You know when to watch: You are also not afraid to get the popcorn and watch when the men in their 50’s try to date GIRLS half their age because of their midlife crisis.  That’s right guys, if you are 50, and you are dating or trying to date someone in their 20’s… you look ridiculous and are an idiot. We are watching you with the popcorn ready, waiting for it to magnificently explode in your face.  The only thing those girls have are daddy issues and money issues, both of which are a mess. So go ahead and hi five your friends, we will be there with a big bag of I-Told-You-So on the other side when you are licking your wounds wondering what happened.  She isn’t going to settle down and she isn’t going to make you happy. And no we are not insecure.  We are however, very entertained.

Sexiness: It drips off of you because you don’t care if you impress someone or not, you don’t have to have them and you are comfortable on your own.  This is because sexiness comes from the inside, and nothing is sexier than confidence and knowledge. And the quiet confidence of your knowledge.  Knowing that you can walk into the room and own every pair of eyes in that room, but you choose to go home alone.  You can’t buy that at Forever 21.

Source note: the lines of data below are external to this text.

[config.mk]
export PLATFORM = sky130hd
export DESIGN_NAME = lbm_queue
export DESIGN_NICKNAME = d
export VERILOG_FILES = /design/src/rtl/lbm_pkg.sv /design/src/rtl/lbm_queue.sv
export SDC_FILE = /design/constraint.sdc
export NUM_CORES = 1
export LEC_CHECK = 0
export BUFFER_PORTS_ARGS = -buffer_cell sky130_fd_sc_hd__buf_2
export CAP_MARGIN = 20
export CORE_MARGIN = 1
export CORE_UTILIZATION = 52
export CTS_BUF_LIST = sky130_fd_sc_hd__clkbuf_16
export CTS_CLUSTER_DIAMETER = 30
export DETAILED_ROUTE_END_ITERATION = 7
export PLACE_DENSITY = 0.79
export SKIP_LAST_GASP = 1
export SYNTH_ARGS = -nofsm -noshare
export SYNTH_HDL_FRONTEND = slang
export SYNTH_SLANG_ARGS = --single-unit
[constraint.sdc]
create_clock -name clk -period 14.63 [get_ports clk]
set_input_delay 0.7315 -clock clk [delete_from_list [all_inputs] [get_ports clk]]
set_output_delay 0.7315 -clock clk [all_outputs]
set_load 0.005 [all_outputs]
[src/rtl/lbm_pkg.sv]
// Shared types, constants and arithmetic helpers of the D2Q9 BGK node collision block.
// Used by every module under rtl; has no dependencies of its own.
package lbm_pkg;

    localparam int WORD = 32;
    localparam int FRAC = 28;
    localparam int NPOP = 9;
    localparam int RELAX_W = 30;
    localparam int QDEPTH = 4;
    localparam int PTR_W = $clog2(QDEPTH);
    localparam int CNT_W = $clog2(QDEPTH + 1);
    localparam int DIV_STEPS = WORD;
    localparam int DEN_W = WORD - 1;
    localparam int WIDE = 72;

    localparam logic [RELAX_W-1:0] RELAX_RESET = RELAX_W'(1) << FRAC;

    // Division by nine of the scaled equilibrium magnitude, split in two halves
    localparam int X_W = WORD + 2;
    localparam int LO_W = X_W / 2;
    localparam int HI_W = X_W - LO_W;
    localparam int SH_A = HI_W + 4;
    localparam int Y_W = LO_W + 4;
    localparam int SH_B = Y_W + 4;
    localparam longint MA = ((64'sd1 <<< SH_A) + 64'sd8) / 64'sd9;
    localparam longint MB = ((64'sd1 <<< SH_B) + 64'sd8) / 64'sd9;
    localparam int MA_W = SH_A - 2;
    localparam int MB_W = SH_B - 2;

    localparam int DIR_X [NPOP] = '{0, 1, 0, -1, 0, 1, -1, -1, 1};
    localparam int DIR_Y [NPOP] = '{0, 0, 1, 0, -1, 1, 1, -1, -1};

    typedef logic signed [WORD-1:0] word_t;
    typedef logic signed [2*WORD-1:0] prod_t;
    typedef logic signed [WIDE-1:0] wide_t;

    typedef struct packed {
        word_t [NPOP-1:0] pop;
        word_t rho;
        word_t mx;
        word_t my;
    } node_t;

    typedef struct packed {
        logic full;
        logic empty;
    } q_stat_t;

    typedef struct packed {
        logic ov;
        logic neg;
        logic [DEN_W-1:0] rem;
        logic [WORD-1:0] low;
        logic [WORD-1:0] quo;
    } div_lane_t;

    typedef struct packed {
        logic dpos;
        logic [DEN_W-1:0] den;
        div_lane_t lx;
        div_lane_t ly;
        node_t node;
    } div_stage_t;

    localparam wide_t WMAX = (wide_t'(1) <<< (WORD - 1)) - wide_t'(1);
    localparam wide_t WMIN = -(wide_t'(1) <<< (WORD - 1));

    // Clamp a wide signed value to the word range
    function automatic word_t sat_word(input wide_t v);
        word_t r;
        if (v > WMAX)
        begin
            r = WMAX[WORD-1:0];
        end
        else if (v < WMIN)
        begin
            r = WMIN[WORD-1:0];
        end
        else
        begin
            r = v[WORD-1:0];
        end
        return r;
    endfunction

    // Fixed-point product back to a word: floor shift, then clamp
    function automatic word_t fx_round(input prod_t p);
        wide_t e;
        e = p;
        return sat_word(e >>> FRAC);
    endfunction

    // Signed contribution c * v with c in {-1, 0, 1}
    function automatic wide_t dir_term(input int c, input word_t v);
        wide_t e;
        e = v;
        if (c > 0)
        begin
            return e;
        end
        else if (c < 0)
        begin
            return -e;
        end
        return '0;
    endfunction

    // Second-order polynomial of the equilibrium, halved
    function automatic word_t poly_of(input word_t cu, input word_t cu2, input word_t usq);
        wide_t a;
        wide_t b;
        wide_t c;
        wide_t acc;
        a = cu;
        b = cu2;
        c = usq;
        acc = (wide_t'(2) <<< FRAC) + wide_t'(6) * a + wide_t'(9) * b - wide_t'(3) * c;
        return sat_word(acc >>> 1);
    endfunction

    // Set up one velocity division lane: magnitude of momentum shifted up by FRAC
    function automatic div_lane_t lane_init(input word_t mom, input logic [DEN_W-1:0] den);
        div_lane_t l;
        logic [WORD-1:0] mag;
        logic [WORD-1:0] hi;
        mag = mom[WORD-1] ? WORD'(-mom) : WORD'(mom);
        hi = mag >> (WORD - FRAC);
        l.ov = (hi >= WORD'(den));
        l.neg = mom[WORD-1];
        l.rem = hi[DEN_W-1:0];
        l.low = mag << FRAC;
        l.quo = '0;
        return l;
    endfunction

    // One restoring division step: one quotient bit
    function automatic div_lane_t lane_step(input div_lane_t l, input logic [DEN_W-1:0] den);
        div_lane_t r;
        logic [WORD-1:0] trial;
        r = l;
        trial = {l.rem, l.low[WORD-1]};
        r.low = l.low << 1;
        if (trial >= WORD'(den))
        begin
            r.rem = DEN_W'(trial - WORD'(den));
            r.quo = {l.quo[WORD-2:0], 1'b1};
        end
        else
        begin
            r.rem = trial[DEN_W-1:0];
            r.quo = {l.quo[WORD-2:0], 1'b0};
        end
        return r;
    endfunction

    // Signed, saturated velocity from a finished division lane
    function automatic word_t lane_result(input div_lane_t l, input logic dpos);
        logic [WORD-1:0] lim;
        word_t r;
        lim = WORD'(1) << (WORD - 1);
        if (!dpos)
        begin
            r = '0;
        end
        else if (l.neg)
        begin
            r = (l.ov || l.quo > lim) ? WMIN[WORD-1:0] : word_t'(-l.quo);
        end
        else
        begin
            r = (l.ov || l.quo[WORD-1]) ? WMAX[WORD-1:0] : word_t'(l.quo);
        end
        return r;
    endfunction

    // Scale |rp| by nine times the weight, leaving a division by nine
    function automatic logic [X_W-1:0] weight_scale(input int i, input logic [WORD-1:0] m);
        logic [X_W-1:0] x;
        if (i == 0)
        begin
            x = X_W'(m) << 2;
        end
        else if (i < 5)
        begin
            x = X_W'(m);
        end
        else
        begin
            x = X_W'(m >> 2);
        end
        return x;
    endfunction

endpackage

[src/rtl/lbm_queue.sv]
// Short node queue between the front end and the collision pipeline.
// Depends on lbm_pkg.
module lbm_queue (
    input  logic               clk,
    input  logic               rst_n,
    input  logic               push,
    input  lbm_pkg::node_t     push_node,
    input  logic               pop,
    output lbm_pkg::q_stat_t   q_stat,
    output lbm_pkg::node_t     head
);
    import lbm_pkg::*;

    node_t            mem [QDEPTH];
    logic [PTR_W-1:0] wr_reg;
    logic [PTR_W-1:0] wr_next;
    logic [PTR_W-1:0] rd_reg;
    logic [PTR_W-1:0] rd_next;
    logic [CNT_W-1:0] cnt_reg;
    logic [CNT_W-1:0] cnt_next;

    assign q_stat.full  = (cnt_reg == CNT_W'(QDEPTH));
    assign q_stat.empty = (cnt_reg == '0);
    assign head = mem[rd_reg];

    // Advance pointers and fill count
    always_comb
    begin
        wr_next  = push ? PTR_W'((int'(wr_reg) + 1) % QDEPTH) : wr_reg;
        rd_next  = pop ? PTR_W'((int'(rd_reg) + 1) % QDEPTH) : rd_reg;
        cnt_next = cnt_reg + CNT_W'(push) - CNT_W'(pop);
    end

    always_ff @(posedge clk or negedge rst_n)
    begin
        if (!rst_n)
        begin
            wr_reg  <= '0;
            rd_reg  <= '0;
            cnt_reg <= '0;
        end
        else
        begin
            wr_reg  <= wr_next;
            rd_reg  <= rd_next;
            cnt_reg <= cnt_next;
        end
    end

    always_ff @(posedge clk)
    begin
        if (push)
        begin
            mem[wr_reg] <= push_node;
        end
    end

endmodule

==> out/metrics.csv <==
stage,metric,value,unit
status,status,"complete, no violations",
clock_network,cts_tree,yes,
synthesis,synth-seq-cells,1543,
critical_path,cp-start-kind,flop,
sta,fin_setup_tns,0,ns
final_layout,utilization,0.662,
die,initial_core_util,0.527,
sta,worst_pin_slew,1.26,ns
sta,period_needed,6.00,ns
synthesis,synth-edff-count,1536,
synthesis,synthXorXnorAreaFrac,0.000784,
sta,slew_headroom,0.160,
placement,gp_congestion,0.828,
final_layout,area_growth,25.5,%
route,vias_per_cell,5.78,
synthesis,yosysTopAreaCellShare,0.826,
synthesis,seq_area_frac_synth,0.829,
synthesis,yosys.area_share.simple,0.000784,
sta,fin_worst_skew,0.0569,ns
clock_network,cts-root-buf,clkbuf_16,
die,core,106000,um^2
sta,slew_violations,0,
global_routing,grt_antenna_before_repair,67,
final_layout,largest_register_ffs,1536,
route,firstDrtPassIters,6,
critical_path,cp_max_fo,77,
sta,post-route-period-util,0.410,
synthesis,synthTopCellsByArea,"edfxtp_1 (83%), mux4_2 (15%), buf_6 (0.79%)",
critical_path,cp.arrival,5.27,ns
synthesis,synth_cell_types,17,
synthesis,yosysMostFrequentCell,edfxtp_1,
die,fp.dieW,330,um
placement,dp_hpwl,73.4,mm
final_layout,drive_above_1_share,0.497,
die,die_y,330,um
global_routing,grt_pass1_vias,29100,
power_and_ir_drop,ir_drop,0.221,mV
global_routing,grt_overflow,0,
sta,rsz0062_at_grt,false,
synthesis,synth_common_cells,"edfxtp_1 (1,536), mux4_2 (384), buf_2 (39), buf_6 (39), dfrtp_1 (7)",
route,route.detailed.drc,0,
synthesis,synth_compound_area_frac,0.0000896,
clock_network,cts.sinks,1543,
route,wire_per_inst,28.5,um
clock_network,ctsResizeCount,0,
synthesis,synth_mux_area_frac,0.155,
synthesis,netlist_area,55800,um^2
synthesis,synthAdderAreaFrac,0.00170,
synthesis,synth_cells,2040,
power_and_ir_drop,pwr_density_cell,226,nW/um^2
clock_network,cts_buffers,276,
route,via_count,27000,
synthesis,synth_warnings,0,
route,dr.first_iter.drc_count,2275,
sta,finalHoldViolations,0,
final_layout,layout.nets,3428,
synthesis,syn_area_per_cell,27.4,um^2
critical_path,cp-end-kind,output pin,
power_and_ir_drop,leakage,0.0244,uW
die,rows,119,
synthesis,syn_nets,2435,
global_routing,grt_pass1_wl,189,mm
route,ant_nets,0,
global_routing,grt_use_total,0.242,
die,io_pins,774,
synthesis,synth_ff_type,edfxtp_1,
clock_network,clkTransAtPathRegs,0.06,ns
die,die_area,109000,um^2
clock_network,clkLatencyLatePin,0.84,ns
sta,finalSetupViolations,0,
min_path,hold_path.class,primary input to flop,
clock_network,cts_max_path_buffers,4,
global_routing,grt_max_degree,148,
clock_network,htree_num_levels,5,
placement,io_buffers,773,
job,maxCapViolations,0,
synthesis,synth_top_family_by_area,multiplexers,
critical_path,required,13.90,ns
sta,fmax,167,MHz
route,wl,133,mm
critical_path,critical_path_class,flop to output pin,
synthesis,synth.largest_area_cell,edfxtp_1,
synthesis,async_flop_share,0.00454,
clock_network,cts_setup_buffers,0,
-- layout by cell type (no fill, tap or decap), drive strengths merged, types with 6 or more instances in the layout --
master / n
edfxtp: 1536
clkbuf: 279
clkinvlp: 18
diode: 48
mux4: 384
buf: 800
inv: 69
dfrtp: 7
ha: 6
bufinv: 26
clkinv: 84
-- worst paths after layout --
check | depth (start not counted) | endpoint | startpoint | slack [ns]
max | 5 | head[141] | rd_reg[1] | 8.63
min | 1 | mem[0][205] | push_node[205] | 0.08
max reg2reg | 6 | mem[2][120] | wr_reg[0] | 9.99
min reg2reg | 1 | wr_reg[0] | wr_reg[0] | 0.60
max in group asynchronous | 2 | rd_reg[0] | rst_n | 14.18
min in group asynchronous | 2 | cnt_reg[2] | rst_n | 0.26
-- cell families (layout without fill, tap and decap cells) --
family,after synthesis,in the layout
buffers and inverters,92,1277
DFF,1543,1543
muxes,384,384
adders and majority gates,7,7
and+or+nand+nor,8,8
xor gates and xnor gates,5,5
AOI/OAI and AO/OA,1,1
other,0,48
-- stage by stage --
stage / power (uW) / setup WS, ns / area (um^2) / hold WS [ns] / instances
after floorplan: 8580 / 4.47 / 55800 / 0.436 / 2040
after global placement: 9600 / 9.55 / 61100 / 0.509 / 4144
after detailed placement: 9710 / 9.51 / 61100 / 0.527 / 4144
after CTS: 15900 / 8.56 / 69900 / 0.0189 / 4615
after global routing: 16300 / 8.26 / 70000 / 0.0449 / 4652
final: 15800 / 8.63 / 70100 / 0.0798 / 4664
-- where the power goes --
group          switching, uW  internal (uW)  total (uW)
Clock                   2140           3940        6080
Sequential               274           5800        6080
Combinational           1990           1660        3660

Money/Career: Speaking of buying, did I mention we make more money that our younger selves? We have our career figured out. We don’t need anyone to give us a leg up, we are helping others at this point in our lives.  We have done the rate race, we are happy where we are, and are not having that “OMG, what am I going to do with my life now that I am almost 30” crisis.  Been there, done that.  We don’t need a man to pay our bills (but we will let him if he offers).  We are thinking about retirement and how to travel – first class – when we vacation.

These are just a few of the reason I love getting older.  Women are like a fine wine, we just keep getting better and better. And if I am this fabulous now, imagine how much better I will be in 5 years or even 10, or more.

Live life, enjoy, make experiences and memories.  Enjoy getting older as it is a luxury not afforded to everyone.